Everything to the north of the Great Glen Fault (which, roughly speaking, runs from Inverness to Fort William) is sliding southwards little by little all the time, or so we were told. Or maybe that’s just a myth to entertain the Sassenachs?
It really is heart-breakingly beautiful up in the mountains.
Scottish people have a sentimental if entirely irrational attachment to the myth of Nessie.
All the lochs are said to be connected by underground rivers. I find it hard to wrap my brain around this, especially as some lochs are fresh water and some are sea water, but once more, this is what we were told.
You can get married on a beach on the Isle of Mull if you’re so minded—even in October.
Haggis isn’t as horrible as it sounds. In fact, we quite enjoyed it. Thank you, Karen Soutar!
A ride in a mountain gondola beats a rollercoaster ride hands-down in the thrill and stunning views departments.
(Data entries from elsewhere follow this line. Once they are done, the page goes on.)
===== src/rtl/mips_arith_sequencer.sv =====
// rtl/mips_arith_sequencer.sv - multi-cycle IDLE/DECODE/EXEC/WB/TRAP sequencer for the MIPS arithmetic subset
// Optional retired/trap counters are enabled with ARITH_SEQ_PERF_EN.
module mips_arith_sequencer #(
  parameter int WIDTH = 32
) (
  input  logic                  clock,
  input  logic                  reset,
  mips_arith_sequencer_if.master bus
`ifdef ARITH_SEQ_PERF_EN
  ,
  output logic [15:0]           retired_count,
  output logic [15:0]           trap_count
`endif
);

  typedef enum logic [2:0] {
    S_IDLE,
    S_DECODE,
    S_EXEC,
    S_WB,
    S_TRAP
  } state_t;

  state_t           state_q, state_d;
  logic [31:0]      ir_q, ir_d;
  logic [WIDTH-1:0] a_q, a_d;
  logic [WIDTH-1:0] b_q, b_d;
  logic [WIDTH-1:0] res_q, res_d;
  logic [2:0]       op_q, op_d;
  logic [4:0]       rd_q, rd_d;
  logic             inst_ready_q, inst_ready_d;

  logic [5:0]       opcode;
  logic [5:0]       funct;
  logic             dec_legal;
  logic             dec_rtype;
  logic             dec_sext;
  logic [2:0]       dec_op;
  logic [WIDTH-1:0] imm_ext;
  logic             unused_shamt;

  assign opcode       = ir_q[31:26];
  assign funct        = ir_q[5:0];
  assign unused_shamt = ^ir_q[10:6];

  always_comb begin
    dec_legal = 1'b0;
    dec_rtype = 1'b0;
    dec_sext  = 1'b0;
    dec_op    = 3'b000;
    if (opcode == 6'h00) begin
      dec_rtype = 1'b1;
      dec_legal = 1'b1;
      case (funct)
        6'h20:   dec_op = 3'b010;
        6'h22:   dec_op = 3'b011;
        6'h24:   dec_op = 3'b100;
        6'h25:   dec_op = 3'b101;
        6'h26:   dec_op = 3'b111;
        6'h27:   dec_op = 3'b110;
        default: dec_legal = 1'b0;
      endcase
    end else begin
      dec_legal = 1'b1;
      case (opcode)
        6'h08: begin
          dec_op   = 3'b010;
          dec_sext = 1'b1;
        end
        6'h0C:   dec_op = 3'b100;
        6'h0D:   dec_op = 3'b101;
        6'h0E:   dec_op = 3'b111;
        default: dec_legal = 1'b0;
      endcase
    end
  end

  // Only addi sign-extends; the logical immediates are zero-extended.
  assign imm_ext = dec_sext ? {{(WIDTH-16){ir_q[15]}}, ir_q[15:0]}
                            : {{(WIDTH-16){1'b0}}, ir_q[15:0]};

  always_comb begin
    state_d = state_q;
    ir_d    = ir_q;
    a_d     = a_q;
    b_d     = b_q;
    op_d    = op_q;
    rd_d    = rd_q;
    res_d   = res_q;
    case (state_q)
      S_IDLE: begin
        if (bus.inst_valid) begin
          ir_d    = bus.inst;
          state_d = S_DECODE;
        end
      end
      S_DECODE: begin
        if (dec_legal) begin
          a_d     = bus.rs_data;
          b_d     = dec_rtype ? bus.rt_data : imm_ext;
          op_d    = dec_op;
          rd_d    = dec_rtype ? ir_q[15:11] : ir_q[20:16];
          state_d = S_EXEC;
        end else begin
          state_d = S_TRAP;
        end
      end
      S_EXEC: begin
        res_d   = bus.alu_out;
        state_d = S_WB;
      end
      S_WB:    state_d = S_IDLE;
      S_TRAP:  if (bus.except_ack) state_d = S_IDLE;
      default: state_d = S_IDLE;
    endcase
    inst_ready_d = (state_d == S_IDLE);
  end

  always_ff @(posedge clock or negedge reset) begin
    if (!reset) begin
      state_q      <= S_IDLE;
      ir_q         <= '0;
      a_q          <= '0;
      b_q          <= '0;
      op_q         <= '0;
      rd_q         <= '0;
      res_q        <= '0;
      inst_ready_q <= 1'b1;
    end else begin
      state_q      <= state_d;
      ir_q         <= ir_d;
      a_q          <= a_d;
      b_q          <= b_d;
      op_q         <= op_d;
      rd_q         <= rd_d;
      res_q        <= res_d;
      inst_ready_q <= inst_ready_d;
    end
  end

  assign bus.inst_ready = inst_ready_q;
  assign bus.busy       = (state_q != S_IDLE);
  assign bus.rs_num     = (state_q == S_DECODE) ? ir_q[25:21] : 5'd0;
  assign bus.rt_num     = (state_q == S_DECODE) ? ir_q[20:16] : 5'd0;
  assign bus.alu_op     = op_q;
  assign bus.alu_a      = a_q;
  assign bus.alu_b      = b_q;
  assign bus.rd_num     = rd_q;
  assign bus.rd_data    = res_q;
  assign bus.rd_we      = (state_q == S_WB) && (rd_q != 5'd0);
  assign bus.except     = (state_q == S_TRAP);

`ifdef ARITH_SEQ_PERF_EN
  logic [15:0] retired_q, retired_d;
  logic [15:0] trap_q, trap_d;

  // Register-0 writes still count as retired even though rd_we is suppressed.
  always_comb begin
    retired_d = retired_q;
    trap_d    = trap_q;
    if (state_q == S_WB) retired_d = retired_q + 16'd1;
    if ((state_q == S_DECODE) && !dec_legal) trap_d = trap_q + 16'd1;
  end

  always_ff @(posedge clock or negedge reset) begin
    if (!reset) begin
      retired_q <= '0;
      trap_q    <= '0;
    end else begin
      retired_q <= retired_d;
      trap_q    <= trap_d;
    end
  end

  assign retired_count = retired_q;
  assign trap_count    = trap_q;
`endif

endmodule
<file path="config.mk">
export PLATFORM = sky130hd
export DESIGN_NAME = pipe_seq_ctrl_flat
export DESIGN_NICKNAME = d
export VERILOG_FILES = /design/src/rtl/pipe_seq_if.sv /design/src/rtl/pipe_seq_ctrl.sv /design/src/flat_wrapper.sv
export SDC_FILE = /design/constraint.sdc
export NUM_CORES = 1
export LEC_CHECK = 0
export CAP_MARGIN = 5
export CORE_MARGIN = 2
export CORE_UTILIZATION = 50
export DETAILED_ROUTE_END_ITERATION = 10
export MAX_ROUTING_LAYER = met4
export PLACE_DENSITY = 0.79
export SETUP_SLACK_MARGIN = 0.1
export SLEW_MARGIN = 20
export SYNTH_ARGS = -nofsm -noshare
export SYNTH_HDL_FRONTEND = slang
export SYNTH_SLANG_ARGS = --single-unit
export TNS_END_PERCENT = 30
</file>
<file path="constraint.sdc">
create_clock -name clk -period 2.6 [get_ports clk]
set_input_delay 0.78 -clock clk [delete_from_list [all_inputs] [get_ports clk]]
set_output_delay 0.78 -clock clk [all_outputs]
set_load 0.02 [all_outputs]
</file>
==> config.mk <==
export PLATFORM = sky130hd
export DESIGN_NAME = seq_lock
export DESIGN_NICKNAME = d
export VERILOG_FILES = /design/src/rtl/seq_lock.sv
export SDC_FILE = /design/constraint.sdc
export NUM_CORES = 1
export LEC_CHECK = 0
export BUFFER_PORTS_ARGS = -buffer_cell sky130_fd_sc_hd__buf_2
export CAP_MARGIN = 20
export CORE_MARGIN = 2
export CORE_UTILIZATION = 40
export CTS_CLUSTER_SIZE = 8
export DETAILED_ROUTE_END_ITERATION = 7
export PLACE_DENSITY = 0.61
export SKIP_CTS_REPAIR_TIMING = 1
export SLEW_MARGIN = 10
export SYNTH_ARGS = -nofsm -noshare
export SYNTH_HDL_FRONTEND = slang
export SYNTH_SLANG_ARGS = --single-unit
==> constraint.sdc <==
create_clock -name clk -period 3.45 [get_ports clk]
set_clock_uncertainty 0.1 [all_clocks]
set_input_delay 0.1725 -clock clk [delete_from_list [all_inputs] [get_ports clk]]
set_output_delay 0.1725 -clock clk [all_outputs]
set_load 0.005 [all_outputs]
--- config.mk ---
export PLATFORM = sky130hd
export DESIGN_NAME = battlegrid_draw
export DESIGN_NICKNAME = d
export VERILOG_FILES = /design/src/rtl/battlegrid_draw.sv
export SDC_FILE = /design/constraint.sdc
export NUM_CORES = 1
export LEC_CHECK = 0
export ABC_CLOCK_PERIOD_IN_PS = 3450
export BUFFER_PORTS_ARGS = -buffer_cell sky130_fd_sc_hd__buf_2
export CORE_MARGIN = 8
export CORE_UTILIZATION = 55
export DETAILED_ROUTE_END_ITERATION = 7
export PLACE_DENSITY_LB_ADDON = 0.12
export SYNTH_ARGS = -nofsm -noshare
export SYNTH_HDL_FRONTEND = slang
export SYNTH_SLANG_ARGS = --single-unit
--- constraint.sdc ---
create_clock -name CLOCK_50 -period 3.45 [get_ports CLOCK_50]
set_input_delay 0.5175 -clock CLOCK_50 [delete_from_list [all_inputs] [get_ports CLOCK_50]]
set_output_delay 0.5175 -clock CLOCK_50 [all_outputs]
set_load 0.05 [all_outputs]
### config.mk
export PLATFORM = sky130hd
export DESIGN_NAME = dma_copy_ctrl
export DESIGN_NICKNAME = d
export VERILOG_FILES = /design/src/rtl/dma_copy_ctrl.sv
export SDC_FILE = /design/constraint.sdc
export NUM_CORES = 1
export LEC_CHECK = 0
export ABC_AREA = 0
export CORE_MARGIN = 5
export CORE_UTILIZATION = 51
export CTS_BUF_LIST = sky130_fd_sc_hd__clkbuf_2
export CTS_CLUSTER_SIZE = 20
export DETAILED_ROUTE_END_ITERATION = 8
export GPL_TIMING_DRIVEN = 0
export PLACE_DENSITY = 0.89
export REMOVE_ABC_BUFFERS = 1
export SYNTH_ARGS = -nofsm -noshare
export SYNTH_HDL_FRONTEND = slang
export SYNTH_SLANG_ARGS = --single-unit
### constraint.sdc
create_clock -name clk -period 3.2 [get_ports clk]
set_input_delay 0.48 -clock clk [delete_from_list [all_inputs] [get_ports clk]]
set_output_delay 0.48 -clock clk [all_outputs]
set_load 0.1 [all_outputs]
When James Bond retreats to Skyfall, that seminal scene with the car-and-the-view is set at the bottom of Glencoe. Been there, done that!
The place is awash with distilleries (alas, you’re not allowed to visit with children under nine. No wee drams were being had by any member of the Wells family.)
Beer battered scallops are surprisingly yummy. I know. They shouldn’t be, but they are!
Contrary to popular belief and much to the children’s disappointment, you can’t get deep fried Mars bars in every Scottish chippy anymore. In fact, we never managed to find a chippy that sold them. Ho hum, something to keep for another trip…
There’s a lot of German in the Scottish language. Loch being a case in point (literally meaning ‘hole’ in German and pretty much pronounced the same way in both German and Scottish). And ‘kirk’ is another classic. I was surprised at how many ‘kirks’ there were about in Scotland. ‘Kirk’ being an old German word for ‘church.’
The scenery around Loch Linnhe looks exactly how I imagine Alaska or Newfoundland, all shimmering water and lush green hills. Evidently I’ll have to go to Alaska and Newfoundland one day to test this impression…
And that, as they say, was that. We really enjoyed our trip and didn’t really want to come home. Should I ever win the lottery, we shall be relocating to Mull, and that’s a fact.